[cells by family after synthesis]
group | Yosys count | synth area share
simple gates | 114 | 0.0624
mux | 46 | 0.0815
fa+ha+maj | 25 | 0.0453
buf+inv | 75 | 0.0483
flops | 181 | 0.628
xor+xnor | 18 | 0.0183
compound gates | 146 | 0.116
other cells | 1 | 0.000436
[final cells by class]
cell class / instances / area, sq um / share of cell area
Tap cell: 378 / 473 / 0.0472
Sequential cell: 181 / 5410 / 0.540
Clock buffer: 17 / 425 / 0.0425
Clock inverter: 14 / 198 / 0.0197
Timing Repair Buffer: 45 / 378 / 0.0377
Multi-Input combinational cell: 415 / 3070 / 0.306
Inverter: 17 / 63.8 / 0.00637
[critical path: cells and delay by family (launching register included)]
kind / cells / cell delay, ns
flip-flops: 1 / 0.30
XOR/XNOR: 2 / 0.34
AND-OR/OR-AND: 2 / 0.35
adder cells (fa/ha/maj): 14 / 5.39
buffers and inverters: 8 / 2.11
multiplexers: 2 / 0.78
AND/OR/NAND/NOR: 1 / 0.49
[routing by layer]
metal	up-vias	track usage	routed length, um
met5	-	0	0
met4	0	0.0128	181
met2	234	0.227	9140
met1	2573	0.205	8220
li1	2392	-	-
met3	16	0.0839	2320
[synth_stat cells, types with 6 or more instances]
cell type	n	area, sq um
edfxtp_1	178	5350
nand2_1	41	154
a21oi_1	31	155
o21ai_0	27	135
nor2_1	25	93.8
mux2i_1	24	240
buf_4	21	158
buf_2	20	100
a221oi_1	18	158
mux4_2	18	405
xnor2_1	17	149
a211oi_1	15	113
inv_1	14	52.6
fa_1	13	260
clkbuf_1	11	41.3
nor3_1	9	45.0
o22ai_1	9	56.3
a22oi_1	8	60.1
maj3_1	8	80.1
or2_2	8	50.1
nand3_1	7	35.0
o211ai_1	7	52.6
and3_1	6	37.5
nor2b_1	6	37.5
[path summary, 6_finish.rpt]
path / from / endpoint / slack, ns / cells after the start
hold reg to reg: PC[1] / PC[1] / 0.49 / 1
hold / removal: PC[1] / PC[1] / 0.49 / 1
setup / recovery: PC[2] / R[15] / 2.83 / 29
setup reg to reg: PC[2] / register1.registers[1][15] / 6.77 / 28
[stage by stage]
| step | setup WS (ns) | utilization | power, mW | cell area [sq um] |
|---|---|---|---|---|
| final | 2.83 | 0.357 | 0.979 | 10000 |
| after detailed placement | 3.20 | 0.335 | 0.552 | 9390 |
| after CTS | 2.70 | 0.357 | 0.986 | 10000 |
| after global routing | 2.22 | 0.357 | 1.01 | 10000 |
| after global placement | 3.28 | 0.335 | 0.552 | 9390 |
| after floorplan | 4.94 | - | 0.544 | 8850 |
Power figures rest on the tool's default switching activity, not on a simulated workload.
--- flow/design.v ---
module dotopt(input logic clk, input logic rst_n,
           output logic slave_waitrequest,
           input logic [3:0] slave_address,
           input logic slave_read, output logic [31:0] slave_readdata,
           input logic slave_write, input logic [31:0] slave_writedata,
           input logic master_waitrequest,
           output logic [31:0] master_address,
           output logic master_read, input logic [31:0] master_readdata, input logic master_readdatavalid,
           output logic master_write, output logic [31:0] master_writedata,
           input logic master2_waitrequest,
           output logic [31:0] master2_address,
           output logic master2_read, input logic [31:0] master2_readdata, input logic master2_readdatavalid,
           output logic master2_write, output logic [31:0] master2_writedata);
    enum logic [2:0] {WAIT, READw, STOREw, CHECK} state;
    enum logic [1:0] { READa, STOREa,DONE} state2;
    logic [31:0] w_addr,a_addr,a_len;
    logic signed [31:0] w_data, a_data,sum,sum_reg;
    logic signed [63:0] product;
    logic m2_valid;
    always_ff @(posedge clk or negedge rst_n) begin
        if (!rst_n) begin
            state <= WAIT;
            w_addr <= 0;
            a_addr <= 0;    
            w_data <= 0;
            a_data <= 0;
            a_len <=0;
            sum <= 0;  
        end else begin
            case (state)
                WAIT: begin
                    if(slave_write)begin
                        case (slave_address)
                            4'd0: if(a_len > 0)begin
                                state <= READw;
                                state2 <= READa;
                            end
                            4'd2: w_addr <= slave_writedata;
                            4'd3: a_addr <= slave_writedata;
                            4'd5: a_len <= slave_writedata;
                        endcase
                    end    
                    w_data <= 0;
                    a_data <= 0;
                    sum <= 0;  
                end
                READw: begin
                    if (!master_waitrequest)
                        state <= STOREw;
                end
                STOREw: begin
                    if(master_readdatavalid)begin
                        w_data <= master_readdata;
                        if(m2_valid) state <= CHECK;
                    end
                end
                CHECK: begin
                    if (a_len > 1) begin
                        a_len <= a_len - 32'b1;
                        w_addr <= w_addr + 32'd4;
                        a_addr <= a_addr + 32'd4;
                        state <= READw;
                        state2 <= READa;
                    end else begin
                        state <= WAIT;
                        sum_reg <= sum + product[47:16];
                    end
                    sum <= sum + product[47:16];
                end
            endcase
            case(state2)
                READa: begin
                    if (!master2_waitrequest)
                        state2 <= STOREa;
                end
                STOREa: begin
                    if(master2_readdatavalid)begin
                        a_data <= master2_readdata;
                        state2 <= DONE;
                    end
                end
                DONE:begin
                end
            endcase
        end
    end
    always_comb begin
        slave_waitrequest = 1'b1;
        master_address = 32'b0;
        master_read = 1'b0;
        master_write = 1'b0;
        master_writedata = 32'b0;
        slave_readdata =32'bx;
        product = 64'b0;
        m2_valid = 0;
        master2_address = 32'b0;
        master2_read = 1'b0;
        case (state)
            WAIT: begin
                slave_waitrequest = 0;
                if(slave_read && slave_address == 0)
                    slave_readdata = sum_reg;
            end
            READw: begin
                master_address = w_addr;
                master_read = 1'b1;
            end
            STOREw: begin
                master_address = w_addr;
                master_read = 1'b0;
            end
            CHECK: begin
                master_address = w_addr;
                master_read = 1'b0;
                product <= w_data * a_data;
            end
        endcase
        case(state2)
            READa: begin
                master2_address = a_addr;
                master2_read = 1'b1;
            end
            STOREa: begin
                master2_address = a_addr;
                master2_read = 1'b0;
                if(master2_readdatavalid)begin
                    m2_valid <= 1;
                end
            end
            DONE:begin
                master2_read = 1'b0;
                if(state == READw || state == STOREw)begin
                    m2_valid = 1;
                    master2_address = a_addr;
                end
            end
        endcase
    end
endmodule: dotopt
--- flow/run.sh ---
#!/bin/bash
# OpenROAD 26Q1-2900-gdf79404cd8, Yosys 0.63+post, stock flow scripts
make -C /OpenROAD-flow-scripts/flow DESIGN_CONFIG=/design/flow/config.mk WORK_HOME=/design/flow/orfs finish
--- flow/config.mk ---
export PLATFORM = sky130hd
export DESIGN_NAME = dotopt
export DESIGN_NICKNAME = dotopt
export VERILOG_FILES = /design/flow/design.v
export SDC_FILE = /design/flow/constraint.sdc
export NUM_CORES = 4
export LEC_CHECK = 1
export CORE_UTILIZATION = 40
--- flow/constraint.sdc ---
current_design dotopt

set clk_period 26.9
set clk_io_pct 0.2

create_clock -name clk0 -period $clk_period [get_ports {clk}]

set non_clock_inputs [all_inputs -no_clocks]
set_input_delay [expr $clk_period * $clk_io_pct] -clock clk0 $non_clock_inputs
set_output_delay [expr $clk_period * $clk_io_pct] -clock clk0 [all_outputs]
==> results.md <==
| Step | Parameter | Reported |
|:---|:---|:---|
| setup path | Slowest cell on the critical path | sky130_fd_sc_hd__a211oi_1 |
| synthesis | Asr flop ratio synth | 84.8% |
| global route | Pin count of the biggest net entering global routing | 68 |
| sta | Setup TNS Final | 0 ns |
| placed design | Tally of buffers added on design ports | 205 |
| sta | Final Hold Violation Tally | 0 |
| sta | # setup viols final | 0 |
| sta | Max-slew violation count | 0 |
| clock tree | Number of buffers added by the clock tree synthesis step | 30 |
| layout | Max FFs per register | 64 |
| layout | Number of inserted filler cells in the final layout | 9845 |
| synthesis | Share of the synthesized area in the top cell type | 40.2% |
| synthesis | Number of different library cells in the post-synthesis netlist | 76 |
| synthesis | Predominant post-synthesis flop cell | sky130_fd_sc_hd__dfrtp_1 |
| setup path | Highest fanout seen on the critical path | 26 |
| routing | Post-route antenna net violation count | 0 |
| routing | Post-detailed-routing wire length | 109000 um |
| routing | DR top layer | met5 |
| synthesis | Biggest area consumer among synthesized cells | sky130_fd_sc_hd__fa_1 |
| floorplanning | Core outline area | 103000 um^2 |
| global route | First-pass GRT wire length | 177000 um |
| layout | Fin util | 44.4% |
| setup path | Crit Path Class | register to register |
| status | Outcome | finished clean |
| clock tree | Clock Pin Slew Worst Setup and Hold Paths | 0.07 ns |
| setup path | CP Launch Type | register |
| floorplanning | Floorplan-stage core utilization | 40.4% |
| routing | Via/cell ratio | 5.03 |
| synthesis | Cell with the most instances after synthesis | sky130_fd_sc_hd__fa_1 |
| layout | Area taken by multi-input logic gates | 31600 um^2 |
| floorplanning | Width of the die | 325 um |
| sta | Fmax | 0.0964 GHz |
| setup path | Arrival time at the worst endpoint | 10.90 ns |
| placed design | DPL Wire Length | 85800 um |
| routing | Routed metal-1 wirelength | 44200 um |
| sta | Setup repair after global routing missed its margin | no |
| synthesis | Area of the synthesized netlist per yosys stat | 41800 um^2 |
| floorplanning | Chip area | 106000 um^2 |
| routing | Post-detailed-route wirelength per cell | 18.1 um |
| routing | Number of detailed-route iterations in the first pass | 5 |
| run | Number of warnings in the stage logs | 27 |
| synthesis | Synth Register Bits | 231 |
| floorplanning | Top-level port count | 273 |
| sta | Worst clock skew | 0.216 ns |
| routing | Via count of the routed design | 30.3k |
| run | Max cap viols | 0 |
| synthesis | Ranking of synthesized cells by instance count | sky130_fd_sc_hd__fa_1, sky130_fd_sc_hd__inv_1, sky130_fd_sc_hd__nand2_1 |
| synthesis | Synthesized cell area | 41800 um^2 |
| routing | DRC marker count from the first detailed-route iteration | 1358 |
| synthesis | Number of cells in the yosys synthesis report | 4555 |
| sta | Worst slack on hold paths | 0.498 ns |
| routing | Detailed route wirelength on metal2 | 52800 um |
| pwr | Power Dens Cells | 26.5 nW/um^2 |
| global route | Overflow left after global routing | 0 |
| floorplanning | Number of core rows | 118 |
| synthesis | Avg Cell Area, Syn | 9.17 um^2 |
| layout | FF/Latch Area | 5930 um^2 |
| clock tree | Maximum clock path buffer count | 3 |
| layout | Share of post-route cells with drive strength above 1 | 3.51% |
| global route | Via count of the first global-routing pass | 31.5k |
| clock tree | Worst-skew pair later-pin latency | 0.63 ns |
| placed design | RePlAce Congestion | 0.926 |
| synthesis | Number of standard cells after synthesis | 4555 |
| sta | Headroom to the max-slew limit | 36.6% |
| clock tree | H-tree levels | 1 |
| global route | Initial antenna violation count | 11 |
| setup path | Slowest cell delay on critical path | 0.79 ns |
| sta | Post-layout minimum cycle time | 10.38 ns |
| clock tree | CTS resizes | 0 |
| synthesis | Sequential element share of the synthesized area | 14.2% |
| pwr | Reported leakage power | 0.0221 uW |
| synthesis | Count of library flops with an enable pin | 32 |
| pwr | Tot Pwr | 1220 uW |
| routing | Drt drc | 0 |
| clock tree | Post-cts hold-fix buffer tally | 0 |
| setup path | Data required, critical path | 27.42 ns |
| clock tree | Library cell used as clock root buffer | sky130_fd_sc_hd__clkbuf_16 |
| layout | Synthesis-to-layout area growth | 10.1% |
| synthesis | Synth warn | 34 |
| placed design | Dpl cells | 5967 |
| pwr | Maximum resistive drop on vdd | 49.1 uV |
| sta | Slew at the pin closest to its max-slew limit | 0.945 ns |
| synthesis | Cell area leaders | sky130_fd_sc_hd__fa_1, sky130_fd_sc_hd__dfrtp_1, sky130_fd_sc_hd__and2_1 |
| clock tree | Post-CTS setup-driven buffer insertion count | 0 |
| routing | Detailed-routed wire length on met3 | 9110 um |
| hold path | Path category of the worst min-delay check | register to register |
| floorplanning | Vertical die size | 325 um |
| global route | Combined global-route utilization of all metal layers | 22.7% |
| clock tree | Clk sinks | 231 |
| layout | Finished Layout Cells | 6024 |
| setup path | Critical Path Sink Type | register |
| clock tree | CTS tree | built |
| setup path | Most prevalent standard cell on the critical path | sky130_fd_sc_hd__fa_1 |
| sta | Share of the clock period used by the worst path | 38.6% |
## layout make-up
type	count	share of cell area, %
flip-flops and latches	231	12.9
multi-input cells	3236	68.6
clock inverters	21	0.462
inverters	832	6.79
repair buffers	288	5.83
diodes	1	0.00544
well taps	1380	3.75
clock buffers	35	1.67
## routing by layer
layer,vias up,track usage (%)
li1,14000,-
met1,15200,31.8
met2,946,35.7
met3,128,7.81
met4,22,4.75
met5,-,0.453
## placed cells by master, fill, tap and decap left out, types with 18 or more instances in the layout
| master | instances |
|---|---|
| sky130_fd_sc_hd__nor2b_1 | 49 |
| sky130_fd_sc_hd__nand4_1 | 23 |
| sky130_fd_sc_hd__nor3_1 | 26 |
| sky130_fd_sc_hd__and3_1 | 22 |
| sky130_fd_sc_hd__xnor2_1 | 62 |
| sky130_fd_sc_hd__clkbuf_16 | 30 |
| sky130_fd_sc_hd__fa_1 | 839 |
| sky130_fd_sc_hd__ha_1 | 198 |
| sky130_fd_sc_hd__dfrtp_1 | 194 |
| sky130_fd_sc_hd__nand3_1 | 57 |
| sky130_fd_sc_hd__nand2b_1 | 21 |
| sky130_fd_sc_hd__clkdlybuf4s50_1 | 204 |
| sky130_fd_sc_hd__o21a_1 | 18 |
| sky130_fd_sc_hd__xor2_1 | 22 |
| sky130_fd_sc_hd__and2_1 | 537 |
| sky130_fd_sc_hd__nand2_1 | 561 |
| sky130_fd_sc_hd__o21ai_0 | 132 |
| sky130_fd_sc_hd__a22o_1 | 65 |
| sky130_fd_sc_hd__edfxtp_1 | 32 |
| sky130_fd_sc_hd__a21oi_1 | 157 |
| sky130_fd_sc_hd__buf_4 | 83 |
| sky130_fd_sc_hd__a21o_1 | 27 |
| sky130_fd_sc_hd__nor2_1 | 111 |
| sky130_fd_sc_hd__inv_1 | 830 |
| sky130_fd_sc_hd__conb_1 | 66 |
| sky130_fd_sc_hd__o22ai_1 | 68 |
## worst max-delay path: cells and delay by family, from the launching register on
family          cells  cell delay [ns]
xor+xnor            1             0.11
flops               1             0.57
simple gates        6             1.19
buf+inv             3             0.49
fa+ha+maj          10             4.36
compound gates     13             3.50
## power breakdown
group / internal (uW) / switching (uW) / total, uW
clock network: 235 / 180 / 415
logic: 121 / 216 / 337
registers: 404 / 63.1 / 467
## cell families (layout without fill, tap and decap cells)
| group | Yosys count | count (layout) | synth area share, % |
|---|---|---|---|
| compound gates | 571 | 571 | 8.54 |
| xor+xnor | 88 | 88 | 1.98 |
| fa+ha+maj | 1037 | 1037 | 46.1 |
| buf+inv | 1153 | 1176 | 11.0 |
| flops | 231 | 231 | 14.2 |
| mux | 22 | 22 | 0.542 |
| other cells | 1 | 67 | 0.00898 |
| simple gates | 1452 | 1452 | 17.6 |
## worst paths after layout
kind,startpoint,cells after the start,to,slack (ns)
setup reg to reg,w_data[12],33,sum[31],16.52
setup / recovery,w_data[12],33,sum[31],16.52
max in group asynchronous,rst_n,2,a_addr[17],20.90
hold reg to reg,w_data[0],1,w_data[0],0.50
hold / removal,w_data[0],1,w_data[0],0.50
min in group asynchronous,rst_n,1,w_data[26],4.66
## metrics by stage
| step | area, um^2 | worst slack [ns] |
|---|---|---|
| 2_1_floorplan | 42000 | 18.12 |
| 3_3_place_gp | 45000 | 16.63 |
| 3_5_place_dp | 45000 | 16.63 |
| 4_1_cts | 46000 | 16.58 |
| 5_1_grt | 46000 | 16.02 |
| 6_report | 46000 | 16.52 |
Power is estimated from default activity; no workload was simulated.
--- flow/config.mk ---
export PLATFORM = sky130hd
export DESIGN_NAME = prga
export DESIGN_NICKNAME = prga
export VERILOG_FILES = /design/flow/design.v
export SDC_FILE = /design/flow/constraint.sdc
export NUM_CORES = 4
export LEC_CHECK = 1
export CORE_UTILIZATION = 50
--- flow/constraint.sdc ---
current_design prga

set clk_period 67.2
set clk_io_pct 0.2

create_clock -name clk0 -period $clk_period [get_ports {clk}]

set non_clock_inputs [all_inputs -no_clocks]
set_input_delay [expr $clk_period * $clk_io_pct] -clock clk0 $non_clock_inputs
set_output_delay [expr $clk_period * $clk_io_pct] -clock clk0 [all_outputs]
--- flow/design.v ---
module prga(input logic clk, input logic rst_n,
            input logic en, output logic rdy,
            input logic [23:0] key,
            output logic [7:0] s_addr, input logic [7:0] s_rddata, output logic [7:0] s_wrdata, output logic s_wren,
            output logic [7:0] ct_addr, input logic [7:0] ct_rddata,
            output logic [7:0] pt_addr, input logic [7:0] pt_rddata, output logic [7:0] pt_wrdata, output logic pt_wren);
    logic high;
    logic [7:0] pad [255:0];
    logic [7:0] i,j,k,si,sj,msg_len,ctk,temp_si;
    logic [3:0] what;
    enum {WAIT,RDSi,RDSj,WRSi,WRSj,SETj,GETSj,MSG_LEN,GET_LEN,PADk,RDPADk, 
    PT_LEN,RDCTk, GETCTk, WRPTk} state;
    always_ff @(posedge clk)begin
        if(rst_n === 0) state <= WAIT;
        unique case(state)
            WAIT:begin
                i <= 0;
                j <= 0;
                k <= 1;
                si <=0;
                sj <=0;
                for (int z = 0; z < 256; z++) begin
                    pad[i] <= 8'h0;  
                end
                if(en) high <= 1;
                if(!en && high)begin 
                    high <= 0;
                    state <= MSG_LEN;
                end
            end
            MSG_LEN:begin
                state <= GET_LEN;
            end
            GET_LEN:begin
                msg_len <= ct_rddata;
                state <=RDSi;
            end
            RDSi:begin
                if(msg_len != 0) begin 
                    i <= (i+1) % 256;
                end
                else state <= PT_LEN;
                state <=SETj;
            end
            SETj:begin
                si <= s_rddata;
                j <= (j + temp_si) % 256; 
                state <= RDSj;
            end
            RDSj:begin
                state <= GETSj;
            end
            GETSj:begin
                sj<=s_rddata;
                state <= WRSj;
            end
            WRSj:begin 
                state <= WRSi;
            end
            WRSi:begin
                state <= RDPADk;
            end
            RDPADk:begin
                state <= PADk;
            end
            PADk:begin
                pad[k] <= s_rddata;
                if(k<msg_len) begin
                    state <= RDSi;
                    k <= k + 1;
                end
                else begin
                    state <= PT_LEN;
                    k<=1;
                end
            end
            PT_LEN:begin
               state <= RDCTk;
            end
            RDCTk:begin
                state <= GETCTk;
            end
            GETCTk:begin
                ctk <= ct_rddata;
                state <= WRPTk;
            end
            WRPTk:begin
                if(k<msg_len) begin
                    state <= RDCTk;
                    k <= k + 1;
                end
                else state <= WAIT;
            end
        endcase 
    end
    always_comb begin
        s_wrdata = 8'b0;
        s_addr = 8'b0;
        s_wren = 1'b0;
        ct_addr = 8'b0;
        pt_wrdata = 8'b0;
        pt_addr = 8'b0;
        pt_wren = 1'b0;
        rdy = 1'b0;
        temp_si = 0;
        case(state)
            WAIT:begin
                s_wrdata = 0;
                s_addr = 0;
                rdy = 1;
                s_wren = 0;
            end
            MSG_LEN:begin
                ct_addr = i;
                rdy = 0;
            end
            GET_LEN:begin
                ct_addr = i;
                rdy = 0;
            end
            RDSi:begin
                s_wrdata = 1'bx;
                s_addr = (i+1) % 256;
                rdy = 0;
                s_wren = 0;
            end
            SETj:begin
                temp_si = s_rddata;
                s_wrdata = 1'bx;
                s_addr = i;
                rdy = 0;
                s_wren = 0;
            end
            RDSj:begin
                s_wrdata = 1'bx;
                s_addr = j;
                rdy = 0;
                s_wren = 0;
            end
            GETSj:begin
                s_wrdata = 1'bx;
                s_addr = j;
                rdy = 0;
                s_wren = 0;
            end
            WRSj:begin
                s_wrdata = si;
                s_addr = j;
                rdy = 0;
                s_wren = 1;
            end
            WRSi:begin
                s_wrdata = sj;
                s_addr = i;
                rdy = 0;
                s_wren = 1;
            end
            RDPADk:begin
                s_wrdata = 1'bx;
                s_addr = (sj+si) % 256;
                rdy = 0;
                s_wren = 0;
            end
            PADk:begin
                s_wrdata = 1'bx;
                s_addr = (sj+si) % 256;
                rdy = 0;
                s_wren = 0;
            end
            PT_LEN:begin
                pt_wrdata = msg_len;
                pt_addr = 0;
                rdy = 0;
                pt_wren = 1;
            end
            RDCTk:begin
                ct_addr = k;
                rdy = 0;
            end
            GETCTk:begin
                ct_addr = k;
                rdy = 0;
            end
            WRPTk:begin
                pt_wrdata = pad[k] ^ ctk; 
                pt_addr = k;
                rdy = 0;
                pt_wren = 1;
            end
        endcase
    end
endmodule: prga
--- flow/run.sh ---
#!/bin/bash
# OpenROAD 26Q1-2900-gdf79404cd8, Yosys 0.63+post, stock flow scripts
make -C /OpenROAD-flow-scripts/flow DESIGN_CONFIG=/design/flow/config.mk WORK_HOME=/design/flow/orfs finish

****************

**Work to complete**
All lines above from the one holding "[critical path: cells" to the one holding "0.544 | 8850 |", inclusive, are to be copied exactly; no other line is wanted.

**Exercise answer**
[critical path: cells and delay by family (launching register included)]
kind / cells / cell delay, ns
flip-flops: 1 / 0.30
XOR/XNOR: 2 / 0.34
AND-OR/OR-AND: 2 / 0.35
adder cells (fa/ha/maj): 14 / 5.39
buffers and inverters: 8 / 2.11
multiplexers: 2 / 0.78
AND/OR/NAND/NOR: 1 / 0.49
[routing by layer]
metal	up-vias	track usage	routed length, um
met5	-	0	0
met4	0	0.0128	181
met2	234	0.227	9140
met1	2573	0.205	8220
li1	2392	-	-
met3	16	0.0839	2320
[synth_stat cells, types with 6 or more instances]
cell type	n	area, sq um
edfxtp_1	178	5350
nand2_1	41	154
a21oi_1	31	155
o21ai_0	27	135
nor2_1	25	93.8
mux2i_1	24	240
buf_4	21	158
buf_2	20	100
a221oi_1	18	158
mux4_2	18	405
xnor2_1	17	149
a211oi_1	15	113
inv_1	14	52.6
fa_1	13	260
clkbuf_1	11	41.3
nor3_1	9	45.0
o22ai_1	9	56.3
a22oi_1	8	60.1
maj3_1	8	80.1
or2_2	8	50.1
nand3_1	7	35.0
o211ai_1	7	52.6
and3_1	6	37.5
nor2b_1	6	37.5
[path summary, 6_finish.rpt]
path / from / endpoint / slack, ns / cells after the start
hold reg to reg: PC[1] / PC[1] / 0.49 / 1
hold / removal: PC[1] / PC[1] / 0.49 / 1
setup / recovery: PC[2] / R[15] / 2.83 / 29
setup reg to reg: PC[2] / register1.registers[1][15] / 6.77 / 28
[stage by stage]
| step | setup WS (ns) | utilization | power, mW | cell area [sq um] |
|---|---|---|---|---|
| final | 2.83 | 0.357 | 0.979 | 10000 |
| after detailed placement | 3.20 | 0.335 | 0.552 | 9390 |
| after CTS | 2.70 | 0.357 | 0.986 | 10000 |
| after global routing | 2.22 | 0.357 | 1.01 | 10000 |
| after global placement | 3.28 | 0.335 | 0.552 | 9390 |
| after floorplan | 4.94 | - | 0.544 | 8850 |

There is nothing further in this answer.